By default, RIP updates are forwarded out all RIP enabled interfaces. However, RIP updates really only need to be sent out interfaces connecting to other RIP enabled routers.
For instance, refer to the topology in Figure 1. RIP sends updates out of its G0/0 interface even though no RIP device exists on that LAN. R1 has no way of knowing this and, as a result, sends an update every 30 seconds. Sending out unneeded updates on a LAN impacts the network in three ways:
- Wasted Bandwidth - Bandwidth is used to transport unnecessary updates. Because RIP updates are either broadcasted or multicasted; therefore, switches also forward the updates out all ports.
- Wasted Resources - All devices on the LAN must process the update up to the transport layers, at which point the devices will discard the update.
- Security Risk - Advertising updates on a broadcast network is a security risk. RIP updates can be intercepted with packet sniffing software. Routing updates can be modified and sent back to the router, corrupting the routing table with false metrics that misdirect traffic.

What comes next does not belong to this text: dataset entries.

<file path="config.mk">
export PLATFORM = sky130hd
export DESIGN_NAME = xor_frame_command_parser
export DESIGN_NICKNAME = d
export VERILOG_FILES = /design/src/rtl/xfp_pkg.sv /design/src/rtl/xfp_ram.sv /design/src/rtl/xfp_check.sv /design/src/rtl/xor_frame_command_parser.sv
export SDC_FILE = /design/constraint.sdc
export NUM_CORES = 1
export LEC_CHECK = 0
export BUFFER_PORTS_ARGS = -buffer_cell sky130_fd_sc_hd__buf_2
export CAP_MARGIN = 20
export CORE_UTILIZATION = 65
export DETAILED_ROUTE_END_ITERATION = 7
export PLACE_DENSITY = 0.91
export SLEW_MARGIN = 10
export SYNTH_ARGS = -nofsm -noshare
export SYNTH_HDL_FRONTEND = slang
export SYNTH_SLANG_ARGS = --single-unit
</file>
<file path="constraint.sdc">
create_clock -name clk -period 5.71 [get_ports clk]
set_clock_uncertainty 0.1 [all_clocks]
set_input_delay 0 -clock clk [delete_from_list [all_inputs] [get_ports clk]]
set_output_delay 0 -clock clk [all_outputs]
set_load 0.02 [all_outputs]
</file>
<file path="src/rtl/xfp_pkg.sv">
// Shared types and constants for the XOR frame command parser.
`timescale 1ns / 1ps
package xfp_pkg;

  localparam logic [2:0] ST_OK        = 3'd0;
  localparam logic [2:0] ST_SHORT     = 3'd1;
  localparam logic [2:0] ST_BAD_HDR   = 3'd2;
  localparam logic [2:0] ST_TOO_BIG   = 3'd3;
  localparam logic [2:0] ST_SIZE      = 3'd4;
  localparam logic [2:0] ST_CHECKSUM  = 3'd5;

  localparam int unsigned MIN_FRAME  = 4;
  localparam int unsigned HEAD_BYTES = 3;
  localparam int unsigned LEN_W      = 6;

  localparam logic [7:0] HEADER_RESET = 8'hAA;

  typedef struct packed {
    logic [2:0] status;
    logic [7:0] command;
    logic [7:0] length;
  } verdict_t;

endpackage

</file>
<file path="src/rtl/xfp_ram.sv">
// Generic single-write, single-read RAM with a registered read port.
`timescale 1ns / 1ps
module xfp_ram #(
  parameter int WIDTH = 8,
  parameter int DEPTH = 32
) (
  input  logic                                        clk,
  input  logic                                        wr_en,
  input  logic [((DEPTH > 1) ? $clog2(DEPTH) : 1)-1:0] wr_addr,
  input  logic [WIDTH-1:0]                            wr_data,
  input  logic [((DEPTH > 1) ? $clog2(DEPTH) : 1)-1:0] rd_addr,
  output logic [WIDTH-1:0]                            rd_data
);

  logic [WIDTH-1:0] mem [DEPTH];

  always_ff @(posedge clk) begin
    if (wr_en) begin
      mem[wr_addr] <= wr_data;
    end
    rd_data <= mem[rd_addr];
  end

endmodule

</file>
<file path="src/rtl/xfp_check.sv">
// Frame state, header register, payload store writes and the verdict of a buffer.
`timescale 1ns / 1ps
module xfp_check #(
  parameter int MAX_PAYLOAD = 32,
  parameter int AW          = 5
) (
  input  logic              clk,
  input  logic              rst,
  input  logic              cfg_we,
  input  logic [7:0]        cfg_data,
  input  logic              in_fire,
  input  logic [7:0]        in_byte,
  input  logic              end_of_buffer,
  output logic              wr_en,
  output logic [AW-1:0]     wr_addr,
  output logic [7:0]        wr_data,
  output xfp_pkg::verdict_t verdict
);
  import xfp_pkg::*;

  logic [7:0] header_value;
  logic [7:0] byte_count;
  logic [7:0] running_xor;
  logic       header_matched;
  logic [7:0] frame_command;
  logic [7:0] frame_length;

  logic [7:0] count_next;
  logic [7:0] offset;
  logic       ok;

  assign count_next = (byte_count == 8'hFF) ? byte_count : byte_count + 8'd1;
  assign offset     = byte_count - 8'(HEAD_BYTES);

  // Bytes from the fourth on land in the store by offset, if the store has room.
  assign wr_en   = in_fire && (byte_count >= 8'(HEAD_BYTES))
                   && (offset < 8'(MAX_PAYLOAD));
  assign wr_addr = offset[AW-1:0];
  assign wr_data = in_byte;

  always_comb begin
    if (count_next < 8'(MIN_FRAME)) begin
      verdict.status = ST_SHORT;
    end else if (!header_matched) begin
      verdict.status = ST_BAD_HDR;
    end else if (frame_length > 8'(MAX_PAYLOAD)) begin
      verdict.status = ST_TOO_BIG;
    end else if ({1'b0, count_next} != (9'(MIN_FRAME) + {1'b0, frame_length})) begin
      verdict.status = ST_SIZE;
    end else if (running_xor != in_byte) begin
      verdict.status = ST_CHECKSUM;
    end else begin
      verdict.status = ST_OK;
    end
    ok              = (verdict.status == ST_OK);
    verdict.command = ok ? frame_command : 8'd0;
    verdict.length  = ok ? frame_length : 8'd0;
  end

  always_ff @(posedge clk) begin
    if (rst) begin
      header_value   <= HEADER_RESET;
      byte_count     <= 8'd0;
      running_xor    <= 8'd0;
      header_matched <= 1'b0;
      frame_command  <= 8'd0;
      frame_length   <= 8'd0;
    end else begin
      if (cfg_we) begin
        header_value <= cfg_data;
      end
      if (in_fire) begin
        if (end_of_buffer) begin
          byte_count     <= 8'd0;
          running_xor    <= 8'd0;
          header_matched <= 1'b0;
          frame_command  <= 8'd0;
          frame_length   <= 8'd0;
        end else begin
          byte_count  <= count_next;
          running_xor <= running_xor ^ in_byte;
          if (byte_count == 8'd0) begin
            header_matched <= (in_byte == header_value);
          end
          if (byte_count == 8'd1) begin
            frame_command <= in_byte;
          end
          if (byte_count == 8'd2) begin
            frame_length <= in_byte;
          end
        end
      end
    end
  end

endmodule

</file>
<file path="src/rtl/xor_frame_command_parser.sv">
// The verdict item is presented in the cycle after the final byte's transfer.
// Throughput: one input byte per cycle while a buffer streams in and the results are
// not stalled; on an ok frame the payload items follow, each after a fresh registered
// read of the payload memory, and no input is taken until the last one is loaded.
// Reset: header value returns to 0xAA and the frame state clears; the payload
// memory is not cleared, since an entry is only read after it is written.
`timescale 1ns / 1ps
module xor_frame_command_parser #(
  parameter int MAX_PAYLOAD = 32
) (
  input  logic       clk,
  input  logic       rst,
  input  logic       cfg_we,
  input  logic [7:0] cfg_data,
  input  logic       in_valid,
  output logic       in_ready,
  input  logic [7:0] in_byte,
  input  logic       end_of_buffer,
  output logic       out_valid,
  input  logic       out_ready,
  output logic [2:0] status,
  output logic [7:0] command,
  output logic [5:0] payload_length,
  output logic [7:0] data_byte,
  output logic       data_valid,
  output logic       last_of_run
);
  import xfp_pkg::*;

  localparam int AW = (MAX_PAYLOAD > 1) ? $clog2(MAX_PAYLOAD) : 1;

  localparam logic S_IDLE = 1'b0;
  localparam logic S_RUN  = 1'b1;

  logic             state;
  logic [LEN_W-1:0] run_idx;
  logic [LEN_W-1:0] run_len;
  logic             rd_ok;

  logic             in_fire;
  logic             out_free;
  logic             load_payload;
  logic             run_last;
  logic             wr_en;
  logic [AW-1:0]    wr_addr;
  logic [7:0]       wr_data;
  logic [7:0]       rd_data;
  verdict_t         verdict;
  logic             verdict_ok;

  assign out_free     = !out_valid || out_ready;
  assign in_ready     = (state == S_IDLE) && out_free;
  assign in_fire      = in_valid && in_ready;
  assign verdict_ok   = (verdict.status == ST_OK);
  // The memory is read at run_idx every cycle; rd_ok says the data matches it.
  assign load_payload = (state == S_RUN) && rd_ok && out_free;
  assign run_last     = ((run_idx + 1'b1) == run_len);

  xfp_check #(
    .MAX_PAYLOAD (MAX_PAYLOAD),
    .AW          (AW)
  ) u_check (
    .clk           (clk),
    .rst           (rst),
    .cfg_we        (cfg_we),
    .cfg_data      (cfg_data),
    .in_fire       (in_fire),
    .in_byte       (in_byte),
    .end_of_buffer (end_of_buffer),
    .wr_en         (wr_en),
    .wr_addr       (wr_addr),
    .wr_data       (wr_data),
    .verdict       (verdict)
  );

  xfp_ram #(
    .WIDTH (8),
    .DEPTH (MAX_PAYLOAD)
  ) u_store (
    .clk     (clk),
    .wr_en   (wr_en),
    .wr_addr (wr_addr),
    .wr_data (wr_data),
    .rd_addr (run_idx[AW-1:0]),
    .rd_data (rd_data)
  );

  always_ff @(posedge clk) begin
    if (rst) begin
      state     <= S_IDLE;
      out_valid <= 1'b0;
      rd_ok     <= 1'b0;
      run_idx   <= '0;
      run_len   <= '0;
    end else begin
      if (in_fire && end_of_buffer) begin
        out_valid      <= 1'b1;
        status         <= verdict.status;
        command        <= verdict.command;
        payload_length <= verdict.length[LEN_W-1:0];
        data_byte      <= 8'd0;
        data_valid     <= 1'b0;
        last_of_run    <= !verdict_ok || (verdict.length == 8'd0);
        run_idx        <= '0;
        run_len        <= verdict.length[LEN_W-1:0];
        rd_ok          <= 1'b0;
        if (verdict_ok && (verdict.length != 8'd0)) begin
          state <= S_RUN;
        end
      end else if (load_payload) begin
        out_valid   <= 1'b1;
        status      <= ST_OK;
        data_byte   <= rd_data;
        data_valid  <= 1'b1;
        last_of_run <= run_last;
        run_idx     <= run_idx + 1'b1;
        rd_ok       <= 1'b0;
        if (run_last) begin
          state <= S_IDLE;
        end
      end else begin
        if (out_ready) begin
          out_valid <= 1'b0;
        end
        rd_ok <= 1'b1;
      end
    end
  end

`ifndef SYNTHESIS
  a_verdict_follows: assert property (@(posedge clk) disable iff (rst)
    in_fire && end_of_buffer |=> out_valid && !data_valid)
    else $error("verdict item missing after final byte");

  a_run_index_bound: assert property (@(posedge clk) disable iff (rst)
    state == S_RUN |-> run_idx < run_len)
    else $error("payload read index past frame length");

  a_payload_status_ok: assert property (@(posedge clk) disable iff (rst)
    out_valid && data_valid |-> status == ST_OK && command == command)
    else $error("payload item with non-ok status");

  a_run_ends_idle: assert property (@(posedge clk) disable iff (rst)
    load_payload && run_last |=> state == S_IDLE && out_valid && last_of_run)
    else $error("run did not end on its last payload item");

  a_no_input_in_run: assert property (@(posedge clk) disable iff (rst)
    state == S_RUN |-> !in_fire && !wr_en)
    else $error("input taken while payload run is draining");
`endif

endmodule

</file>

Use the passive-interface router configuration command to prevent the transmission of routing updates through a router interface, but still allow that network to be advertised to other routers. The command stops routing updates out the specified interface. However, the network that the specified interface belongs to is still advertised in routing updates that are sent out other interfaces.
There is no need for R1, R2, and R3 to forward RIP updates out of their LAN interfaces. The configuration in Figure 2 identifies the R1 G0/0 interface as passive. The show ip protocols command is then used to verify that the Gigabit Ethernet interface was passive. Notice that the G0/0 interface is no longer listed as sending or receiving version 2 updates, but instead is now listed under the Passive Interface(s) section. Also notice that the network 192.168.1.0 is still listed under Routing for Networks, which means that this network is still included as a route entry in RIP updates that are sent to R2.
Note: All routing protocols support the passive-interface command.
Use the Syntax Checker in Figure 3 to configure the LAN interface as a passive interface on R2 and R3.
As an alternative, all interfaces can be made passive using the passive-interface default command. Interfaces that should not be passive can be re-enabled using the no passive-interface command.